▶ _Work instructions_:
Of the lines below, write out exactly those from the line with "- Number of max-slew" through the line with "- Peak Freq: 525 MHz", both included, and skip the rest.

-*-*-

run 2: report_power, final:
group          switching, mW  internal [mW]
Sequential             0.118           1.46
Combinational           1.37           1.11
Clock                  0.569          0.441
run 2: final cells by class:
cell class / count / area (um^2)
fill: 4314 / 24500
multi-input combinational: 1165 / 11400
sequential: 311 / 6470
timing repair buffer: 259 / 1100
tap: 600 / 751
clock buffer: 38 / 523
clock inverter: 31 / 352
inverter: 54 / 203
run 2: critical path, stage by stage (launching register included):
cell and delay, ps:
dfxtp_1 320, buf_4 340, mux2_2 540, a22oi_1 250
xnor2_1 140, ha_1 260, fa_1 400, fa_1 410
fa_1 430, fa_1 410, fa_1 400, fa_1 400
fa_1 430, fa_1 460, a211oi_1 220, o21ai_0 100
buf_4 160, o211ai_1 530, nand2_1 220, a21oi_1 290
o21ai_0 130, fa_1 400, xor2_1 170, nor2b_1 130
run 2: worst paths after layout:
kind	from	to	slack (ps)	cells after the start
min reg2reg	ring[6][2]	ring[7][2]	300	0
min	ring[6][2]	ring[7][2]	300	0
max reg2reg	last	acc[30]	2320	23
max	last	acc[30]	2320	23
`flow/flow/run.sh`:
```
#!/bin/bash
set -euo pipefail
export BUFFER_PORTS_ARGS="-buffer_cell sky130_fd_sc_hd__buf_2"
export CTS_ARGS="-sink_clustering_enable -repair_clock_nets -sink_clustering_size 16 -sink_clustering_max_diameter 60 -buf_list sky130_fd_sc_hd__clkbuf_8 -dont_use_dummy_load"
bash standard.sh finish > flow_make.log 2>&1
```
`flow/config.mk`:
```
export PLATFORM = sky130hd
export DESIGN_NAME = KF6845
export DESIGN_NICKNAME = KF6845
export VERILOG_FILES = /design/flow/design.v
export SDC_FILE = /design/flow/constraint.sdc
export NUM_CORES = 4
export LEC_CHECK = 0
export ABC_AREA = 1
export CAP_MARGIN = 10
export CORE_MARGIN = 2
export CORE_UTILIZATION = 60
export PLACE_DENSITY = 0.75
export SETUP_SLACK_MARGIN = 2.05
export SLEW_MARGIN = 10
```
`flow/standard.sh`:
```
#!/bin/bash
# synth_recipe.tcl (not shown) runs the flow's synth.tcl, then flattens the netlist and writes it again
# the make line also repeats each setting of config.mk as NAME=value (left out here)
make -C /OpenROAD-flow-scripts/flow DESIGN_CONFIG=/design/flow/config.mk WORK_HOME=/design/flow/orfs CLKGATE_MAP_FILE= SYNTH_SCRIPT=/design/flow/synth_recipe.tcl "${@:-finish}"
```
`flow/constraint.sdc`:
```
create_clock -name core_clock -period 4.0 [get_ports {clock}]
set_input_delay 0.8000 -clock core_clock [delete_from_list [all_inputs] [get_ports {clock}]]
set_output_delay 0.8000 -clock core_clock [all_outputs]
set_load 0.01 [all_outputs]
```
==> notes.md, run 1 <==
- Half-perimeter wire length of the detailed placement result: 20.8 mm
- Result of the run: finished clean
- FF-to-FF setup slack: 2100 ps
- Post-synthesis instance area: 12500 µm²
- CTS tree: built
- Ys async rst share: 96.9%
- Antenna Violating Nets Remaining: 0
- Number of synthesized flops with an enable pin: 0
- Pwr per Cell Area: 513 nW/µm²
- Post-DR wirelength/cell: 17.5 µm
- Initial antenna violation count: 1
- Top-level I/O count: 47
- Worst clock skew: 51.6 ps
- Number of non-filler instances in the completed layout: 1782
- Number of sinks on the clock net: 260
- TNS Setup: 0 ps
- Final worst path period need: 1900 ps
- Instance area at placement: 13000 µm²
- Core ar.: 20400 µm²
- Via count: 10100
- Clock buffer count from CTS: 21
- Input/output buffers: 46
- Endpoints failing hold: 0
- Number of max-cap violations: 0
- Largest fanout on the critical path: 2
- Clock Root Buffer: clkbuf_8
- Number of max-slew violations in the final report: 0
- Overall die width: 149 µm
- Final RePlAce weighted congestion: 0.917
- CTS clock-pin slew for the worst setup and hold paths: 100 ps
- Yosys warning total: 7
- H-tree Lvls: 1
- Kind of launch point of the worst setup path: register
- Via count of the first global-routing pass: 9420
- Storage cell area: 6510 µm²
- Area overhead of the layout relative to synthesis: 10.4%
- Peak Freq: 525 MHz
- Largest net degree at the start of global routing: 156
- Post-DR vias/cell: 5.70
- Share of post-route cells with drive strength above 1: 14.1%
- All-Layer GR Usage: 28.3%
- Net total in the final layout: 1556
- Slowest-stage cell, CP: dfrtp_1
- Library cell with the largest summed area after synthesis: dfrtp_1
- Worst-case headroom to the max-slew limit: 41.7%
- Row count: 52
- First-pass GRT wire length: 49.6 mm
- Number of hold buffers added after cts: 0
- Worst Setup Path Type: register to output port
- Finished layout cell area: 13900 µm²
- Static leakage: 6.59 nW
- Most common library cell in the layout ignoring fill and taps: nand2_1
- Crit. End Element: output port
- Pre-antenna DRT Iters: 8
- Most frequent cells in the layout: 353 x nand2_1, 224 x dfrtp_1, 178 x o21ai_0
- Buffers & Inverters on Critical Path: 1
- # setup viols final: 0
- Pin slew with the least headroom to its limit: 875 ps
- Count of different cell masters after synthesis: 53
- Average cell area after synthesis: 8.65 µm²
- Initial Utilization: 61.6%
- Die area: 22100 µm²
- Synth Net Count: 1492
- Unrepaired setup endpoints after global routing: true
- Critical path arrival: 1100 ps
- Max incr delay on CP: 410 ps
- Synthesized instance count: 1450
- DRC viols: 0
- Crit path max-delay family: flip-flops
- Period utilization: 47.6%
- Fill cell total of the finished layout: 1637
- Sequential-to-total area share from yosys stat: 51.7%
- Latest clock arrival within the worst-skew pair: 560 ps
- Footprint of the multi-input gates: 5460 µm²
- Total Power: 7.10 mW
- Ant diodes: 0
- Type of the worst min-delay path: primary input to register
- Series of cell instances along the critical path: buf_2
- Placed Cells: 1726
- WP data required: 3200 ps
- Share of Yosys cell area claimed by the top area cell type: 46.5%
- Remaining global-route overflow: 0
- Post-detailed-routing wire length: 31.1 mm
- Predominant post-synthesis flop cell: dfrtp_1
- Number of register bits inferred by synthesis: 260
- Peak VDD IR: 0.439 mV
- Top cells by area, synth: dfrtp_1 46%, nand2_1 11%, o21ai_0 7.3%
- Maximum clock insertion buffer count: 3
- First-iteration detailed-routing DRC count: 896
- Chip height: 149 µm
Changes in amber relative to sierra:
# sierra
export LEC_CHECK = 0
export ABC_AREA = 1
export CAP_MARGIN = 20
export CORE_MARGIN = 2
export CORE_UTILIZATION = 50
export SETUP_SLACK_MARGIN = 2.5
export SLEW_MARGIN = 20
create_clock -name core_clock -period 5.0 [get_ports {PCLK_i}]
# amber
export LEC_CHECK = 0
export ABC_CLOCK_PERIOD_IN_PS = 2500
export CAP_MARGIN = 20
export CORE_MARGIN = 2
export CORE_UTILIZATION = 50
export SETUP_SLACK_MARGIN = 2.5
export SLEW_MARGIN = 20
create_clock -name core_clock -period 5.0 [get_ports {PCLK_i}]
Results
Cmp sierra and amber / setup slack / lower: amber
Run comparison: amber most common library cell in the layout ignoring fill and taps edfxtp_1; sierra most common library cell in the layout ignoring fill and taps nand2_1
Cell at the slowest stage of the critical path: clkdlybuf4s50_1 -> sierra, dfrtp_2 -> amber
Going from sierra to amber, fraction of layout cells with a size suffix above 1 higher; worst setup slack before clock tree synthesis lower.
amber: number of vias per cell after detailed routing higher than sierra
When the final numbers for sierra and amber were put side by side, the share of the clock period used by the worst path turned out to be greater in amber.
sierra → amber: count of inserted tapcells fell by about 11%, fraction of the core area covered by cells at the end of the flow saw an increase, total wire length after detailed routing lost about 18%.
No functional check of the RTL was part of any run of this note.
Source: an optimization exercise on an open RTL-to-GDS flow (aim: small area and a short achievable clock period). Production flows keep margins and buffers that such runs may drop. At most, simulation tests tie the RTL to the original design; equivalence was not proved. No functional check of the RTL was part of run 9. Power is estimated from default activity; no workload was simulated.

## flow/design.v (module list and top-level ports; edited modules follow where they fit)
// module neurona_capa_1: 1362 lines
// module nfa: 4 lines
// module nha: 4 lines
// module nx2: 3 lines
// module nxn2: 3 lines
module neurona_capa_1(
    weight_0, weight_1, weight_2, weight_3, weight_4, weight_5, weight_6, weight_7, weight_8, weight_9, weight_10, weight_11, weight_12, weight_13, weight_14, weight_15, weight_16, weight_17, weight_18, weight_19, weight_20, weight_21, weight_22, weight_23, weight_24, weight_25, weight_26, weight_27, weight_28, weight_29, weight_30, weight_31, weight_32, weight_33, weight_34, weight_35, weight_36, weight_37, weight_38, weight_39, weight_40, weight_41, weight_42, weight_43, weight_44, weight_45, weight_46, weight_47, weight_48,
    pixel_0, pixel_1, pixel_2, pixel_3, pixel_4, pixel_5, pixel_6, pixel_7, pixel_8, pixel_9, pixel_10, pixel_11, pixel_12, pixel_13, pixel_14, pixel_15, pixel_16, pixel_17, pixel_18, pixel_19, pixel_20, pixel_21, pixel_22, pixel_23, pixel_24, pixel_25, pixel_26, pixel_27, pixel_28, pixel_29, pixel_30, pixel_31, pixel_32, pixel_33, pixel_34, pixel_35, pixel_36, pixel_37, pixel_38, pixel_39, pixel_40, pixel_41, pixel_42, pixel_43, pixel_44, pixel_45, pixel_46, pixel_47, pixel_48,
    clk, out
);
  // ...
==> flow/flow/run.sh <==
#!/bin/bash
# Own layout flow: the standard flow (standard.sh, unchanged synthesis),
# except that the port buffers buffer_ports inserts are buf_1 cells rather
# than the default it picks; timing repair resizes them where needed.
set -euo pipefail
export BUFFER_PORTS_ARGS="-buffer_cell sky130_fd_sc_hd__buf_1"
bash standard.sh > standard.log 2>&1
==> flow/standard.sh <==
#!/bin/bash
# synth_recipe.tcl (not shown) runs the flow's synth.tcl, then flattens the netlist and writes it again
# the make line also repeats each setting of config.mk as NAME=value (left out here)
make -C /OpenROAD-flow-scripts/flow DESIGN_CONFIG=/design/flow/config.mk WORK_HOME=/design/flow/orfs CLKGATE_MAP_FILE= SYNTH_SCRIPT=/design/flow/synth_recipe.tcl "${@:-finish}"
==> flow/config.mk <==
export PLATFORM = sky130hd
export DESIGN_NAME = neurona_capa_1
export DESIGN_NICKNAME = neurona_capa_1
export VERILOG_FILES = /design/flow/design.v
export SDC_FILE = /design/flow/constraint.sdc
export NUM_CORES = 4
export LEC_CHECK = 0
export CAP_MARGIN = 20
export CORE_MARGIN = 2
export CORE_UTILIZATION = 40
export SETUP_SLACK_MARGIN = 4.5
export SLEW_MARGIN = 20
export SYNTH_HIERARCHICAL = 1
export SYNTH_MINIMUM_KEEP_SIZE = 0
==> flow/constraint.sdc <==
create_clock -name core_clock -period 8.0 [get_ports {clk}]
set_input_delay 1.6000 -clock core_clock [delete_from_list [all_inputs] [get_ports {clk}]]
set_output_delay 1.6000 -clock core_clock [all_outputs]
set_load 0.01 [all_outputs]
==> results.sh, run 1 <==
export IMPL_status="timing/DRC/antenna clean"
export IMPL_routedWlPerCell_um=23.41
export IMPL_use_met1_pct=33.08
export IMPL_synth_xor_xnor_area_share_pct=8.450
export IMPL_worst_pin_slew_ns=0.4944
export IMPL_crit_family="adder cells"
export IMPL_crit_cells=6
export IMPL_synth_compound_area_share_pct=0.8048
export IMPL_buf_share_pct=13.40
export IMPL_antenna_cells=6
export IMPL_num_vias=8537
export IMPL_p_comb_share_pct=74.9
export IMPL_crit_chain="buf_2, nand2_1, fa_1, fa_1, fa_2, xor2_1"
export IMPL_synth_top_family_by_area="adder cells"
export IMPL_seq_cell_count=112
export IMPL_multi_input_area_um2=8346
export IMPL_regMostFlops="r1"
export IMPL_p_total_mw=6.118
export IMPL_ant_nets=0
export IMPL_p_seq_share_pct=17.9
export IMPL_seq_cell_share_pct=17.13
export IMPL_dr_wl_met2_um=22210
export IMPL_die_area_um2=28540
export IMPL_cts_buffers=9
export IMPL_dp_hpwl_um=37160
export IMPL_root_buffer="clkbuf_16"
export IMPL_postSynthAreaPerCell_um2=11.05
export IMPL_synth_seq_area_share_pct=20.60
export IMPL_cts_root_to_sink_buffers=2
export IMPL_async_flop_share_pct=0
export IMPL_worstPathMaxFanout=8
export IMPL_fin_skew_ns=0.01145
export IMPL_place_inst=1718
==> run 2, diff against run 1 <==
--- a/flow/config.mk
+++ b/flow/config.mk
@@ -8,7 +8,7 @@
 export CAP_MARGIN = 20
 export CORE_MARGIN = 2
 export CORE_UTILIZATION = 40
-export SETUP_SLACK_MARGIN = 4.5
+export SETUP_SLACK_MARGIN = 5.0
 export SLEW_MARGIN = 20
 export SYNTH_HIERARCHICAL = 1
 export SYNTH_MINIMUM_KEEP_SIZE = 0
==> results.sh, run 2 <==
export IMPL_status="timing/DRC/antenna clean"
export IMPL_ys_warn_count=7
export IMPL_cp_num_buf_inv=0
export IMPL_synth_seq_area_share_pct=20.60
export IMPL_final_layout_size_suffix_gt1_share_pct=45.09
export IMPL_cts_tree="built"
export IMPL_yosysMostFrequentCell="nand2_1"
export IMPL_synthTopCellsByCount="395 x nand2_1, 281 x fa_1, 112 x dfxtp_1, 96 x xor2_1, 49 x buf_2"
export IMPL_vias_per_cell=4.816
export IMPL_synth_cell_types=17
export IMPL_syn_to_final_growth_pct=47.34
export IMPL_track_usage_pct=29.54
export IMPL_worst_pin_slew_ns=0.3416
export IMPL_ys_dominant_reg_cell="dfxtp_1"
export IMPL_cp_data_required_time_ns=8.25
export IMPL_finalSetupViolations=0
export IMPL_synth_edf_count=0
export IMPL_hold_depth=2
export IMPL_cpPeakStageDelay_ns=0.55
export IMPL_p_leak_nw=5.859
export IMPL_crit_family="adder cells"
export IMPL_fin_skew_ns=0.01234
export IMPL_synth_fp_nets=1722
export IMPL_cts_root_to_sink_buffers=2
export IMPL_timing_final_crit_share_pct=40.59
export IMPL_die_area_um2=28540
export IMPL_ys_seq_elements=112
export IMPL_crit_top_cell="fa_1"
export IMPL_multi_input_area_um2=10120
export IMPL_yosysTopAreaCellShare_pct=51.69
export IMPL_reg2reg_depth=7
export IMPL_clk_insertion_delay_late_ns=0.36
export IMPL_dr_first_iter_drc_count=326
export IMPL_n_fill_cell=2234
export IMPL_seq_area_um2=2272
export IMPL_final_setup_tns_ns=0
export IMPL_worstPathMaxFanout=3
export IMPL_place_ws_ns=3.736
export IMPL_die_h_um=168.9
export IMPL_start_kind="flop"
export IMPL_ir_worst_vdd_mv=0.8907
export IMPL_netlist_top_cells_area="fa_1 52%, dfxtp_1 21%, nand2_1 14%"
export IMPL_die_w_um=168.9
export IMPL_cellPowerDensity_nw_per_um2=463.5
export IMPL_grt_max_degree=20
export IMPL_crit_chain="fa_2, fa_1, fa_1, fa_1, fa_1, ha_4, and2_1"
export IMPL_cts_buffers=9
export IMPL_start_util_pct=40.61
export IMPL_hold_violations=0
export IMPL_drt_pre_antenna_iters=5
export IMPL_crit_path_end_kind="flop"
export IMPL_drc=0
export IMPL_ioPinCount=450
export IMPL_arrival_ns=3.50
export IMPL_num_vias=8520
export IMPL_routedWlPerCell_um=23.46
export IMPL_crit_cells=7
export IMPL_largest_reg_flops=90
export IMPL_grt_antenna_before_repair=3
export IMPL_root_buffer="clkbuf_16"
export IMPL_hp_class="reg2reg"
export IMPL_grt_ovfl_total=0
export IMPL_ctsHoldBuffers=0
export IMPL_synthCells=985
export IMPL_ant_nets=0
export IMPL_nets=2158
export IMPL_finalMaxSlewViolations=0
export IMPL_postSynthAreaPerCell_um2=11.05
export IMPL_finalCriticalPeriod_ns=3.247
export IMPL_dp_hpwl_um=37290
export IMPL_layout_common_cells="346 x buf_1, 217 x fa_2, 172 x nand2_1, 136 x nand2_2, 94 x dfxtp_1"
export IMPL_layout_commonest_cell="buf_1"
export IMPL_synth_top_area_cell="fa_1"
export IMPL_finalWeightedCongestion=0.9451
export IMPL_async_flop_share_pct=0
export IMPL_htreeDepth=3
export IMPL_io_buffers=449
export IMPL_grt_pass1_wl_um=58960
export IMPL_drt_wl_total_um=41500
export IMPL_relSlewSlack_pct=77.15
export IMPL_grt_pass1_vias=9886
export IMPL_core_um2=26800
export IMPL_critPathKind="reg2reg"
export IMPL_clkTransAtPathRegs_ns=0.08
export IMPL_numClockSinks=112
export IMPL_rsz0062_at_grt="true"
export IMPL_max_freq_mhz=307.9
export IMPL_slowest_stage="fa_1"
export IMPL_synth_area_um2=10880
export IMPL_cap_violations=0
export IMPL_regMostFlops="r1"
export IMPL_fin_ws_ns=4.753
export IMPL_rows=60
This design comes from an exercise in tuning for small area, a short achievable clock period and few clock cycles per item on the open sky130 flow, not from production work.

== main ==
==> flow/design.v (excerpt) <==
module mandel_engine (
    input             clk,
    input             reset,      
    input             start,      
    input  [31:0]     x,          
    input  [31:0]     y,          
    input  [20:0]     delta,      
    output            busy,       
    output reg        wr_en,      
    output reg [8:0]  wr_addr,    
    output reg [15:0] wr_data     
);
For scale: about 71000 um^2 of cells after synthesis.
==> flow/config.mk <==
export PLATFORM = sky130hd
export DESIGN_NAME = mandel_engine
export DESIGN_NICKNAME = mandel_engine
export VERILOG_FILES = /design/flow/design.v
export SDC_FILE = /design/flow/constraint.sdc
export NUM_CORES = 4
export LEC_CHECK = 0
export CAP_MARGIN = 20
export CORE_MARGIN = 2
export CORE_UTILIZATION = 50
export CTS_CLUSTER_DIAMETER = 100
export CTS_CLUSTER_SIZE = 25
export SLEW_MARGIN = 20
export SYNTH_HIERARCHICAL = 1
export SYNTH_MINIMUM_KEEP_SIZE = 0
==> flow/constraint.sdc <==
create_clock -name core_clock -period 20.0 [get_ports {clk}]
set_input_delay 4.0000 -clock core_clock [delete_from_list [all_inputs] [get_ports {clk}]]
set_output_delay 4.0000 -clock core_clock [all_outputs]
set_load 0.01 [all_outputs]
standard.sh (not shown) runs the stock make flow with config.mk's settings and CLKGATE_MAP_FILE= SYNTH_SCRIPT=/design/flow/synth_recipe.tcl, a recipe that flattens the netlist after the stock synthesis.
==> flow/flow/run.sh <==
#!/bin/bash
# Standard ORFS layout, with two changes to how it is made (the SDC, the
# period and the constraints are the standard flow's, unchanged):
#  - timing repair is asked to leave MARGIN ns of setup slack, so it
#    optimises the paths as if the clock were faster than the 20 ns it is
#    signed off at;
#  - the port buffers that the standard flow inserts on every input and
#    output are plain buf cells (buffer_ports -buffer_cell).
# Each make run writes its full output to its own log here; ORFS keeps the
# per-step logs under orfs/logs.
set -euo pipefail
MARGIN=${MARGIN:-15}
PORTBUF=${PORTBUF:-sky130_fd_sc_hd__buf_1}
bash standard.sh synth > synth.log 2>&1
bash standard.sh SETUP_SLACK_MARGIN=$MARGIN "BUFFER_PORTS_ARGS=-buffer_cell $PORTBUF" finish > layout.log 2>&1
main ran to completion and came out clean on the timing, DRC and antenna checks.
diff inputs: main => the feature branch
--- a/flow/design.v
+++ b/flow/design.v
@@ -6363,28 +6363,28 @@
     c0  <= c1;      d0 <= d1;
     k0  <= k1;
     e0  <= esc;
     f0  <= esc | cyc1 | (k1 == 8'd255);
     sv0 <= sv1;
     pi0 <= pi1;
     wa0 <= wa1;
     p30 <= p31;
     act0 <= reset ? 1'b0 : act1;
 end
-wire        use_c = fin & inword;
+wire        sel_d = ini2 | (row_end & ~ini);
 wire        use_d = ini2 | (take & row_end);
 wire        cneg  = ini | dir;
 wire [31:0] cm    = ini ? {6'd0, dr, 5'd0} : {9'd0, dr, 2'd0};
 wire [31:0] dm    = ini2 ? ~{7'd0, dr, 4'd0} : {11'd0, dr};
-wire [31:0] ad_a  = use_c ? c0 : (use_d ? gdn : gc);
-wire [31:0] ad_b  = use_c ? {11'd0, dr} : (use_d ? dm : (cm ^ {32{cneg}}));
-wire        ad_ci = use_c ? 1'b0 : (use_d ? ini2 : cneg);
+wire [31:0] ad_a  = inword ? c0 : (sel_d ? gdn : gc);
+wire [31:0] ad_b  = inword ? {11'd0, dr} : (sel_d ? dm : (cm ^ {32{cneg}}));
+wire        ad_ci = inword ? 1'b0 : (sel_d ? ini2 : cneg);
 me_addbk addgc (.a(ad_a), .b(ad_b), .ci(ad_ci), .s(sum_c));
 always @(posedge clk) begin
     if (reset) begin
         running <= 1'b0;
         idle    <= 1'b1;
         ini     <= 1'b0;
         ini2    <= 1'b0;
         gv      <= 1'b0;
     end else if (idle) begin
         if (start) begin
==> comparison <==
- Going from main to the feature branch, buffer count excluding the clock tree in the final layout now smaller, clock-cell share of area barely changed, final worst-path cycle share down 0.38 points, number of buffers inserted by post-CTS setup repair went down by 35.
- The feature branch vs main: routed wire length down
- Going from main to the feature branch, share of the final layout cell area in multi-input gates comparable, routed length on met2 now sits lower.
- Summary of the comparison: core utilization of the finished layout is lower in the feature branch, relative to main.
- The feature branch against main: area of combinational cells with multiple inputs shrank by 0.91%.
- Relative to main, global-route usage decreased by 0.69 points in the feature branch.
- Between the feature branch and main, it is the feature branch whose finished layout cell area is lower, by 1.0%.
No run of this note included a check of the RTL's function; only the layout flow was run.

-- re-timing with driven ports --
No port has a modelled driver above. Below, the same layouts with a new extraction and two added sets of constraints. Step 1 sets driving cells, clkbuf_16 on the clock port and buf_2 on the other inputs (assumed; they add their load-dependent delay and slew). Step 2, shift: input delay + t, output delay - t, t = (earliest + latest rising clock arrival at the registers) / 2. This alone moves slack from input paths to output paths. Three values: ideal ports, drivers, drivers and shift; two values: the first two.
run | t, ns | setup WS [ns] | latest minus earliest clock arrival (ns) | slew at the worst register clock pin (ns)
main | 0.736 | 14.761 / 14.761 / 14.761 | 0.048 / 0.048 | 0.11 / 0.11
the feature branch | 0.750 | 14.837 / 14.769 / 14.837 | 0.063 / 0.063 | 0.11 / 0.11
After both steps setup and hold are still met in every run listed.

-*-*-

▶ _Answer to this problem_:
- Number of max-slew violations in the final report: 0
- Overall die width: 149 µm
- Final RePlAce weighted congestion: 0.917
- CTS clock-pin slew for the worst setup and hold paths: 100 ps
- Yosys warning total: 7
- H-tree Lvls: 1
- Kind of launch point of the worst setup path: register
- Via count of the first global-routing pass: 9420
- Storage cell area: 6510 µm²
- Area overhead of the layout relative to synthesis: 10.4%
- Peak Freq: 525 MHz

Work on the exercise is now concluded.